The closure of Libya's "oil crescent" will cause the country's daily crude production to plunge from 1.3 million barrels to 500,000 barrels and cause losses of $55 million a day, the firm warned.
The string of export hubs along Libya's northeastern coast has been controlled by Haftar – who is at war with the UN-recognised Government of National Accord (GNA) – since 2016.
Haftar's self-styled Libyan Arab Armed Forces and oil field guards have ordered five subsidiaries of the national oil company to halt exports from key oil fields and port terminals.
In a press conference, the Haftar forces described efforts to cripple oil production as a "major step for the Libyan people."
"The Libyan people are the ones who shut down oil ports and fields and are preventing oil exports," said spokesman Ahmed al-Mosmari, adding that it sent a "message of rejection" to militia groups defending Tripoli against a months-long siege by Haftar's forces.
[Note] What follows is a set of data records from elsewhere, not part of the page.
Source: an optimization exercise on an open RTL-to-GDS flow (aim: a short achievable clock period and few clock cycles). Production flows keep margins and buffers that such runs may drop. For this run, only the layout was checked, not whether the RTL still works. Power figures rest on the tool's default switching activity, not on a simulated workload.

File: flow/design.v
module mux2to1(datain0,datain1, dataout, select);
input [31:0] datain0, datain1;
input select;
output [31:0] dataout; 
reg [31:0] dataout;
    always @(datain0 or datain1 or select)  
    begin 
    if (select == 0)  
       dataout = datain0;
    else  
       dataout = datain1;
    end 
endmodule
module mux2to1_5bit(datain0, datain1, dataout, select);
input [4:0] datain0, datain1;
input select;
output reg [4:0] dataout;
    always @(datain0 or datain1 or select)  
    begin 
    if (select == 0)  
       dataout = datain0;
    else  
       dataout = datain1;
    end 
endmodule
module ALU(inputA, inputB, ALUop, result, zero);
input [31:0] inputA, inputB;  
input [2:0] ALUop;  
output [31:0] result;  
reg [31:0] result;
output zero;  
reg zero;
always @(inputA or inputB or ALUop)  
begin 
	case(ALUop)  
		3'b000: result=inputA&inputB;   
		3'b100: result=inputA&inputB;
		3'b001: result=inputA|inputB;    
		3'b101: result=inputA|inputB;
		3'b010: result=inputA+inputB;   
		3'b110: result=inputA-inputB;   
		3'b011: if(inputA<inputB)result=1;  
			else result=0;
		3'b111: if(inputA<inputB)result=1;  
			else result=0;
		default: result=1'bx;  
	endcase
   if (inputA == inputB)  
       zero = 1;  
   else  
       zero = 0;  
end 
endmodule
module single_register(datain, dataout, clk, clr, WE);
    input [31:0] datain;  
    output [31:0] dataout;  
    input clk, clr, WE;  
    reg [31:0] register;
    always @(posedge clk or posedge clr)  
    begin
	if(clr) register<=0;  
	else if(WE) register<=datain;  
    end
    assign dataout=register;  
endmodule
module mux4to1(datain0, datain1, datain2, datain3, dataout, select);
    input [31:0] datain0, datain1, datain2, datain3;  
    input[1:0] select;  
    output [31:0] dataout;  
    reg [31:0] data;
    always @(datain0 or datain1 or datain2 or datain3 or select)  
    begin
    case(select)  
	2'b00: data=datain0;  
	2'b01: data=datain1;  
	2'b10: data=datain2;  
	2'b11: data=datain3;  
    endcase
    end
    assign dataout=data;
endmodule
module signextd(datain, dataout);
    input [15:0] datain;  
    output [31:0] dataout;  
    reg [31:0] dataout;
    always @(datain)  
    begin
	dataout={{16{datain[15]}},datain[15:0]};  
    end
endmodule
module shiftleft2(datain, dataout);
    input [31:0] datain;  
    output [31:0] dataout;  
    reg [31:0] dataout;
    always @(datain)  
    begin
	dataout=datain<<2;   
    end
endmodule
module concatenate4to28(datain, pcin, pcout);
    input [31:0] datain, pcin;  
    output [31:0] pcout;  
    reg [31:0] pcout;
    always @(datain or pcin)  
    begin
	pcout={pcin[31:28],datain[27:0]};  
    end
    endmodule
module registerfile(ADDA, DATAA, ADDB, DATAB, ADDC, DATAC, clk, clr, WE);
    input [4:0]  ADDA, ADDB, ADDC;  
    input [31:0] DATAC;  
    input clk, clr, WE;
    output [31:0] DATAA, DATAB;  
    reg [31:0] register [31:0];
    integer i;
    always @(posedge clk or posedge clr) 
    begin
    if (clr)
       for (i=0; i<32; i=i+1)
          register[i] <= 0;
    else
       if (WE == 1)
       begin
          register[ADDC] <= DATAC;
          register[0] <= 0;
       end
    end
    assign DATAA = register[ADDA];
    assign DATAB = register[ADDB];
endmodule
The U.N. mission in Libya expressed "deep concern" over the efforts to disrupt oil production, warning of "devastating consequences." Its statement urged Libyans to "exercise maximum restraint" as international negotiations seek a resolution to the crisis.
The National Oil Corporation condemned the unrest, describing oil as the "lifeblood of the Libyan economy" and the country's only source of revenue.
"Oil facilities belong to the Libyan people and should not be used as a card for political bargaining," the chairman of the corporation, Mustafa Sanalla, said.
The warring parties and their various international backers will convene Sunday in Berlin.
Sunday's summit will put pressure on Haftar and the LNA to halt a nine-month offensive against Tripoli after a week-long lull in fighting. But it will not attempt to broker a power-sharing deal between the two sides, said diplomats briefed on preparations.
Since the ouster of late ruler Muammar Gaddafi in 2011, two seats of power have emerged in Libya: one in eastern Libya supported mainly by Egypt and the UAE, and the other in Tripoli, which enjoys the U.N. and international recognition.
The GNA led by Fayez al-Sarraj has been under attack since April from Haftar's forces, with fighting killing over 280 civilians and 2,000 fighters.